Les contours exacts de cet îlot de stabilité ne sont toutefois pas clairement établis, car les nombres magiques de protons semblent plus difficles à préciser dans les noyaux riches en neutrons que dans les noyaux plus légers, de sorte que, selon les modèles, le nombre magique succédant à 82 serait à rechercher pour Z compris entre 114 et 126.
La théorie MM (pour Microscopic-Macroscopic) suggère de rechercher un îlot de stabilité concentré autour de l'ununquadium 298, dont le noyau à 114 protons et 184 neutrons serait « doublement sphérique », à la suite du plomb 208 (82 protons, 126 neutrons), ce à quoi la théorie de champ moyen relativiste (RMF, pour Relativistic Mean-Field Theory) suggère plutôt un îlot de stabilité diffus autour des noyaux 304Ubn, 306Ubb ou 310Ubh selon les paramètres retenus.

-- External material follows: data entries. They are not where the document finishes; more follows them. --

`design.v`:
```
module register8(
	input wire clk,
	input wire[7:0] d,
	input wire en,
	input wire r,
	output reg[7:0] q
);
	always @ (posedge clk or negedge r)
	begin
		if (~r)
			q <= 8'b0;
		else if (en)
			q <= d;
	end
endmodule 
```
`run.sh`:
```
#!/bin/bash
# OpenROAD 26Q1-2900-gdf79404cd8, Yosys 0.63+post, stock flow scripts
make -C /OpenROAD-flow-scripts/flow DESIGN_CONFIG=/design/flow/config.mk WORK_HOME=/design/flow/orfs finish
```
`config.mk`:
```
export PLATFORM = sky130hd
export DESIGN_NAME = register8
export DESIGN_NICKNAME = register8
export VERILOG_FILES = /design/flow/design.v
export SDC_FILE = /design/flow/constraint.sdc
export NUM_CORES = 4
export LEC_CHECK = 1
export CORE_AREA = 10 10 70 70
export DIE_AREA = 0 0 80 80
```
`constraint.sdc`:
```
current_design register8

set clk_period 1.5
set clk_io_pct 0.2

create_clock -name clk0 -period $clk_period [get_ports {clk}]

set non_clock_inputs [all_inputs -no_clocks]
set_input_delay [expr $clk_period * $clk_io_pct] -clock clk0 $non_clock_inputs
set_output_delay [expr $clk_period * $clk_io_pct] -clock clk0 [all_outputs]
```
==> impl_metrics.env <==
# yosys + openroad results
export IMPL_wl_per_cell_microns=10.7
export IMPL_port_buffers=18
export IMPL_cp_required_ps=1200
export IMPL_cts_path_max_buffers=2
export IMPL_end_kind="output port"
export IMPL_slowest_delay_ps=480
export IMPL_hold_viol_final=0
export IMPL_postCtsSetupBuffers=0
export IMPL_worstPathCellList="clkdlybuf4s50_1"
export IMPL_syn_inst=17
export IMPL_fmax_ghz=0.724
export IMPL_fp_util_pct=9.71
export IMPL_dieHeight_microns=80
export IMPL_drt_iter0_markers=7
export IMPL_vias=218
export IMPL_switching_share_pct=19.9
export IMPL_diodes=0
export IMPL_internal_power_uw=425
export IMPL_ant_nets=0
export IMPL_ys_area_sq_um=332
export IMPL_grt_pass1_wl_microns=1430
export IMPL_power_uw=530
export IMPL_grt_ovfl_total=0
export IMPL_cts_root_buf="clkbuf_4"
export IMPL_cts_inserted_buffers=3
export IMPL_yosysWarnings=1
export IMPL_dr_pass1_iters=2
export IMPL_fin_crit_sh_pct=92.1
export IMPL_switching_power_uw=105
export IMPL_skew_ps=0
export IMPL_drc=0
export IMPL_worstPathArrival_ps=1080
export IMPL_cts_htree_levels=1
export IMPL_ys_seq_share_pct=60.4
export IMPL_hold_buffers=0
export IMPL_fin_setup_tns_ps=0
export IMPL_viasPerCell=2.56
export IMPL_cts_tree="built"
export IMPL_p_leak_nw=0.258
export IMPL_row_count=21
export IMPL_tightest_slew_ps=373
export IMPL_max_cap_violations=0
export IMPL_log_warning_count=28
export IMPL_ys_ff=8
export IMPL_setup_violations=0
export IMPL_syn_area_sq_um=332
export IMPL_drv_slew=0
export IMPL_status="complete, no violations"
export IMPL_cp_start_kind="flop"
export IMPL_grt_pass1_vias=242
export IMPL_antenna_found_initial=0
export IMPL_grtUsageTotal_pct=3.07
export IMPL_io_pin_count=19
export IMPL_p_seq_share_pct=47.3
export IMPL_die_width_microns=80
export IMPL_critPathBufInv=1
export IMPL_core_sq_um=3420
export IMPL_reg_top3="q: 8 flops"
export IMPL_cts_clk_slew_worst_paths_ps=50
export IMPL_slowest_stage="clkdlybuf4s50_1"
export IMPL_path_max_fanout=2
export IMPL_holdWs_ps=331
export IMPL_vdd_drop_max_mv=0.250
export IMPL_path_delay_family="buffers and inverters"
export IMPL_dieArea_sq_um=6400
export IMPL_regMostFlops="q"
export IMPL_p_per_area_nw_per_um2=872
export IMPL_clock_sinks=8
export IMPL_synth_avg_cell_area_sq_um=19.5
export IMPL_clk_insertion_delay_late_ps=250
export IMPL_routabilityCongestion=0.746
export IMPL_slew_headroom_pct=75.1
export IMPL_crit_type="reg -> out"
export IMPL_final_layout_size_suffix_gt1_share_pct=33.3
export IMPL_grt_max_degree=9
export IMPL_power_share_clock_pct=30.3
export IMPL_grt_setup_unrepaired="no"
export IMPL_fin_crit_ps=1380
export IMPL_syn2layout_area_growth_pct=83.4
export IMPL_wirelength_microns=910
export IMPL_power_frac_comb_pct=22.4
export IMPL_ys_cells=17
export IMPL_n_fill_cell=384
export IMPL_largest_reg_flops=8
export IMPL_cts_resized=0
export IMPL_hold_class="in -> async"
export IMPL_yosysUniqueCellTypes=3
[area by class of cell]
type	instances	area, sq um	area share [%]
repair buffers	20	208	34.2
flip-flops and latches	8	200	32.9
well taps	46	57.6	9.47
clock buffers	3	22.5	3.70
multi-input cells	8	120	19.8
[cell usage in the layout, fill, tap and decap left out, drive strengths merged]
master,synthesis,final
buf,1,2
mux2,8,8
clkdlybuf4s50,0,18
clkbuf,0,3
dfrtp,8,8
[cells in the mapped netlist, drive strengths merged]
cell type  n  area, sq um
mux2       8          120
buf        1         11.3
dfrtp      8          200
[power by group through the flow]
stage	logic, mW	clock network (mW)	registers (mW)
5_1_grt	0.129	0.184	0.253
6_report	0.119	0.160	0.251
4_1_cts	0.122	0.167	0.251
[per-layer routing]
metal / global-route usage (%) / wire (microns) / vias to the layer above
met4: 0.176 / 0 / 0
met2: 3.77 / 334 / 15
li1: - / - / 105
met3: 2.50 / 129 / 0
met1: 4.18 / 445 / 98
met5: 0 / 0 / -
[worst paths after layout]
path / start / to / slack [ps] / cells past startpoint
setup reg to reg: q[3] / q[3] / 730 / 1
hold reg to reg: q[1] / q[1] / 510 / 1
max in group asynchronous: r / q[1] / 900 / 1
setup / recovery: q[4] / q[4] / 120 / 1
hold / removal: r / q[4] / 330 / 1
min in group clk0: q[1] / q[1] / 510 / 1
[through the flow]
stage	cells	util (%)	instance area, sq um	worst slack (ps)
after floorplan	17	-	332	658
after global placement	82	17.1	586	115
after detailed placement	82	17.1	586	104
after CTS	85	17.8	608	90.2
after global routing	85	17.8	608	58.8
final	85	17.8	608	118
[kinds of logic after synthesis]
group / Yosys count / synth area share [%]
buffers and inverters: 1 / 3.40
flip-flops: 8 / 60.4
multiplexers: 8 / 36.2
**./run.sh**
```bash
#!/bin/bash
# OpenROAD 26Q1-2900-gdf79404cd8, Yosys 0.63+post, stock flow scripts
make -C /OpenROAD-flow-scripts/flow DESIGN_CONFIG=/design/flow/config.mk WORK_HOME=/design/flow/orfs finish
```
**./config.mk**
```make
export PLATFORM = sky130hd
export DESIGN_NAME = alu
export DESIGN_NICKNAME = alu
export VERILOG_FILES = /design/flow/design.v
export SDC_FILE = /design/flow/constraint.sdc
export NUM_CORES = 4
export LEC_CHECK = 1
export CORE_UTILIZATION = 50
```
**./constraint.sdc**
```tcl
current_design alu

set clk_period 20.0
set clk_io_pct 0.2

create_clock -name clk0 -period $clk_period

set non_clock_inputs [all_inputs -no_clocks]
set_input_delay [expr $clk_period * $clk_io_pct] -clock clk0 $non_clock_inputs
set_output_delay [expr $clk_period * $clk_io_pct] -clock clk0 [all_outputs]
```
**./design.v**
```verilog
module alu(
		input		[3:0]	ctl,
		input		[31:0]	a, b,
		output reg	[31:0]	out,
		output				z);
	wire [31:0] sub_ab;
	wire [31:0] add_ab;
	wire 		oflow_add;
	wire 		oflow_sub;
	wire 		oflow;
	wire 		slt;
	assign z = (0 == out);
	assign sub_ab = a - b;
	assign add_ab = a + b;
	assign oflow_add = (a[31] == b[31] && add_ab[31] != a[31]) ? 1 : 0;
	assign oflow_sub = (a[31] == b[31] && sub_ab[31] != a[31]) ? 1 : 0;
	assign oflow = (ctl == 4'b0010) ? oflow_add : oflow_sub;
	assign slt = oflow_sub ? ~(a[31]) : a[31];
	always @(*) begin
		case (ctl)
			4'b0010: out <= add_ab;				 
			4'b0000: out <= a & b;				 
			4'b1100: out <= ~(a | b);			 
			4'b0001: out <= a | b;				 
			4'b0111: out <= {{31{1'b0}}, slt};	 
			4'b0110: out <= sub_ab;				 
			4'b1101: out <= a ^ b;				 
			default: out <= 0;
		endcase
	end
endmodule
```
==> results.txt <==
Item: results of the latest flow run.

- Per the detail_route report, inserted antenna diodes total 0.
- The number of warnings in the stage logs is 104.
- The final wirelength is 22100 um.
- The number of gates resized after CTS was 0.
- The average size of a mapped cell is 6.45 um^2.
- The final tally of setup violations is 0.
- The synthesized netlist was found by Yosys to have between 900 and 1000 cells.
- The number of fillers in the final layout is 1034.
- Per the detail_route report, routed wire per instance is 19.7 um.
- The number of top-level pins is just over 100.
- The chip footprint is about 0.012 mm^2.
- The number of global-route vias before repair is 6680.
- The ratio of cells with drive above 1 in the final layout is 4.41%.
- Counting the clock-network buffers in the layout gives 0.
- The critical path class is in -> out.
- The biggest cell delay along the critical path is 570 ps.
- The least setup slack across all paths after layout is 5630 ps.
- The post-detailed-route via-to-cell ratio is ~6.6.
- Entering global routing, the biggest net connects 62 pins.
- The timing report shows that the slowest cell on the worst path is a2111oi_0.
- The start point of the critical path is a[6].
- Setup total negative slack on the finished layout was measured at 0 ps.
- The wire length of the first global-routing pass is about 35000 um.
- On met2, the global router reports a usage of 54.7%.
- The fraction of the core area occupied by cells at floorplan is 51.7%.
- Setup repair after global routing left no endpoint under its margin.
- In this run the most used layer during global routing was met2.
- The endpoint of the most critical setup path is z.
- The initial antenna violation count is 0.
- There are 0 flip-flops and latches.
- The post-cts hold-fix buffer tally is 0.
- The final timing report lists a hold violation count of 0.
- Per the run summary, max-cap violations total 0.
- The worst setup path is captured at an output pin.
- For this run the aggregate overflow at the end of global routing stands at 0.
- The count of placed standard cells in the final layout, fillers left out is ~1100.
- In the hold timing report, the worst path depth is 7.
- The half-perimeter wire length of the detailed placement result is 16600 um.
- The count of nets left with antenna violations once routing finished came out at 0.
- The cell count after synthesis is 919.
- The data arrival at the endpoint of the critical path is between 10000 and 15000 ps.
- The number of standard-cell rows in the floorplan is 39.
- From bottom edge to top edge, the die measures 111 um.
- The portion of the post-synthesis area used by sequential elements is 0%.
- The routed layout reports a DRC error count of 0.
- The mapped netlist covers 0.00593 mm^2.
- Total global-route track usage over all layers is 35.4%.
- The synthesis report lists the Yosys warning total as 1.
- The footprint of the multi-input gates is 0.00530 mm^2.
- Relative to the synthesized area, the layout overhead comes to 17.9%.
- The pre-antenna-repair detailed-routing pass consisted of 6 iterations.
- The period utilization is 71.9%.
- The number of placed instances, taps included, is 1118.
- Walking the worst path, the cells encountered are clkdlybuf4s50_1, inv_1, ha_1, inv_1, a2111oi_0, a21oi_1, a221oi_1, o211ai_1, a21oi_1, o21ai_0, a21oi_1, fa_1, o221a_2, and4b_1, nand4_1, or4_1, or4_1, nor4_2, nand4b_1, or4_1, nor3_2, clkdlybuf4s50_1.
- Summing all non-filler instances in the final layout gives an area of 0.00698 mm^2.
- The path category of the worst min-delay check is in -> out.
- For the finished layout, the period the worst path requires is approximately 14000 ps.
- The x dimension of the die is 111 um.
- Derived from the worst setup path, the maximum achievable clock frequency is 0.0696 GHz.
- The worst-case max-slew headroom was logged as 47.9%.
- The critical path maximum fanout is 11.
- The sequential cell area is 0 um^2.
- Yosys reports a chip area of 0.00593 mm^2.
- The number of buffer cells added on primary ports is 101.
- The region available for standard cell placement spans approximately 0.011 mm^2.
- Looking at the post-CTS report, the setup buffer insertion count equals 0.
- Detailed placement reports a standard cell area of 0.00698 mm^2.
- For this design the static power due to leakage is 3.10 nW.
- The worst path required time is 16000 ps.
- After its last routability iteration, the placer logged a weighted congestion of 0.986.
- In the global route stage, met1 resource usage came out at 53.0%.
- The top cell types in the final layout, fill and taps aside, are 110 x inv_1, 103 x ha_1, 100 x clkdlybuf4s50_1.
- The met3 global-route usage is 4.07%.
- Max-slew check failures listed in the final report amount to 0.
- The maximum ir drop on the vdd rail is 0.0241 mV.
- The flow ran to the end, and the final reports show no timing, DRC or antenna violations.
- In this run the power density over the cells is 27.8 mW/mm^2.
- Cells fill about 61% of the core in the end.
- The most common library cell in the layout ignoring fill and taps is inv_1.
- The distinct cell type count of the synthesized netlist is 74.
- The kind of launch point of the worst setup path is an input port.
- The transition time recorded at the tightest slew-check pin is 781 ps.
- The worst setup slack before clock tree synthesis is 5690 ps.
- The first-iteration detailed-routing DRC count is 701.
- The via count of the routed design is 7349.
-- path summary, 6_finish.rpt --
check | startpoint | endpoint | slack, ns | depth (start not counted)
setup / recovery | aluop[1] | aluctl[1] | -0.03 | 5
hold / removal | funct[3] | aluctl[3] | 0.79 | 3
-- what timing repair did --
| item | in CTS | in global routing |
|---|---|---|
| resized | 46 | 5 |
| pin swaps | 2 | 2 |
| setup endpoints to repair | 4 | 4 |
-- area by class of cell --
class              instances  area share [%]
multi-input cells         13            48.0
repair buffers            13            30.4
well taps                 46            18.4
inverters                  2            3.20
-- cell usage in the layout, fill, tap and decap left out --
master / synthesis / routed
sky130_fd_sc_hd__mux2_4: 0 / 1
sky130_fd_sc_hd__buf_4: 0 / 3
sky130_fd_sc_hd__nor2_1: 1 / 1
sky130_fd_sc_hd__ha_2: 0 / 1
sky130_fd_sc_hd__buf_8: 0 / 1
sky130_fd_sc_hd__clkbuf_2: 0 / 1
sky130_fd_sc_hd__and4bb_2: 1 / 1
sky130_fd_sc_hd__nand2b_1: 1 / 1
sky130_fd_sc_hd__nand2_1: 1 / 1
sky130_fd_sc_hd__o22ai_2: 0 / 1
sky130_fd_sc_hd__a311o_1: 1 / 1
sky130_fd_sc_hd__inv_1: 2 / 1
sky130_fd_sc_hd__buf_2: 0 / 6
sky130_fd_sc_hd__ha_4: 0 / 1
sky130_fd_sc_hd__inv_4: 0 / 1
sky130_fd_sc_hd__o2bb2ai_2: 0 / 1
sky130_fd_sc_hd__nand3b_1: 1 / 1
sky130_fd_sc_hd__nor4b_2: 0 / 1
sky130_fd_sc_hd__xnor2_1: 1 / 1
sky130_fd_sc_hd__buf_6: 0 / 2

Le tableau de nucléides ci-dessous illustre à quel point ces noyaux 298Uuq, 304Ubn, 306Ubb et 310Ubh — représentés encadrés sur fond rouge et supposés être doublement sphériques ou doublement magiques selon les théories considérées — sont à l'écart des isotopes jusqu'à présent synthétisés, qui occupent une bande assez étroite s'arrêtant à l'ununoctium-294 :
Z → ↓ N | 112 | 113 | 114 | 115 | 116 | 117 | 118 | 119 | 120 | 121 | 122 | 123 | 124 | 125 | 126 | 127 |
170 | 282Cn | 283Uut | ||||||||||||||
171 | 283Cn | 284Uut | 285Uuq | |||||||||||||
172 | 284Cn | 285Uut | 286Uuq | 287Uup | ||||||||||||
173 | 285Cn | 286Uut | 287Uuq | 288Uup | 289Uuh | |||||||||||
174 | 287Uut | 288Uuq | 289Uup | 290Uuh | ||||||||||||
175 | 289Uuq | 290Uup | 291Uuh | |||||||||||||
176 | 291Uup | 292Uuh | 294Uuo | |||||||||||||
177 | 293Uuh | |||||||||||||||
178 | ||||||||||||||||
179 | ||||||||||||||||
180 | ||||||||||||||||
181 | ||||||||||||||||
182 | ||||||||||||||||
183 | ||||||||||||||||
184 | 298Uuq | 304Ubn | 306Ubb | 310Ubh | ||||||||||||
185 |
Outre les sensibilités extrêmes qu'il faudrait être en mesure d'atteindre (de l'ordre du femtobarn, alors qu'on est aujourd'hui plutôt au niveau du picobarn), toute la difficulté à produire des noyaux situés dans l'îlot de stabilité visé réside précisément dans le fait qu'il faudrait disposer de quantités importantes d'atomes plus légers très riches en neutrons, en tout cas plus riches que ceux qui sont susceptibles d'être manipulés en laboratoire dans des expériences de fusion nucléaire aussi pointues que celles qui seraient nécessaires pour réaliser ce type d'expérience. Cette remarque est bien entendu de moins en moins vraie à mesure qu'on vise des atomes au numéro atomique de plus en plus élevé : du point de vue du rapport neutrons/protons, le noyau 298114 devrait être plus difficile à produire que le noyau 310126, lequel devrait requérir en revanche une sensibilité bien supérieure pour être détecté.
Ces démarches reposant sur les nombres magiques sont néanmoins quelque peu dépassées, car des calculs fondés sur l'effet tunnel montrent que, si de tels noyaux doublement magiques seraient probablement stables du point de vue de la fission spontanée, ils devraient cependant subir des désintégrations α avec une période radioactive de quelques microsecondes. En revanche, le darmstadtium 293 pourrait au contraire être près du centre d'un îlot de relative stabilité défini par Z compris entre 104 et 116, et N compris entre 176 et 186.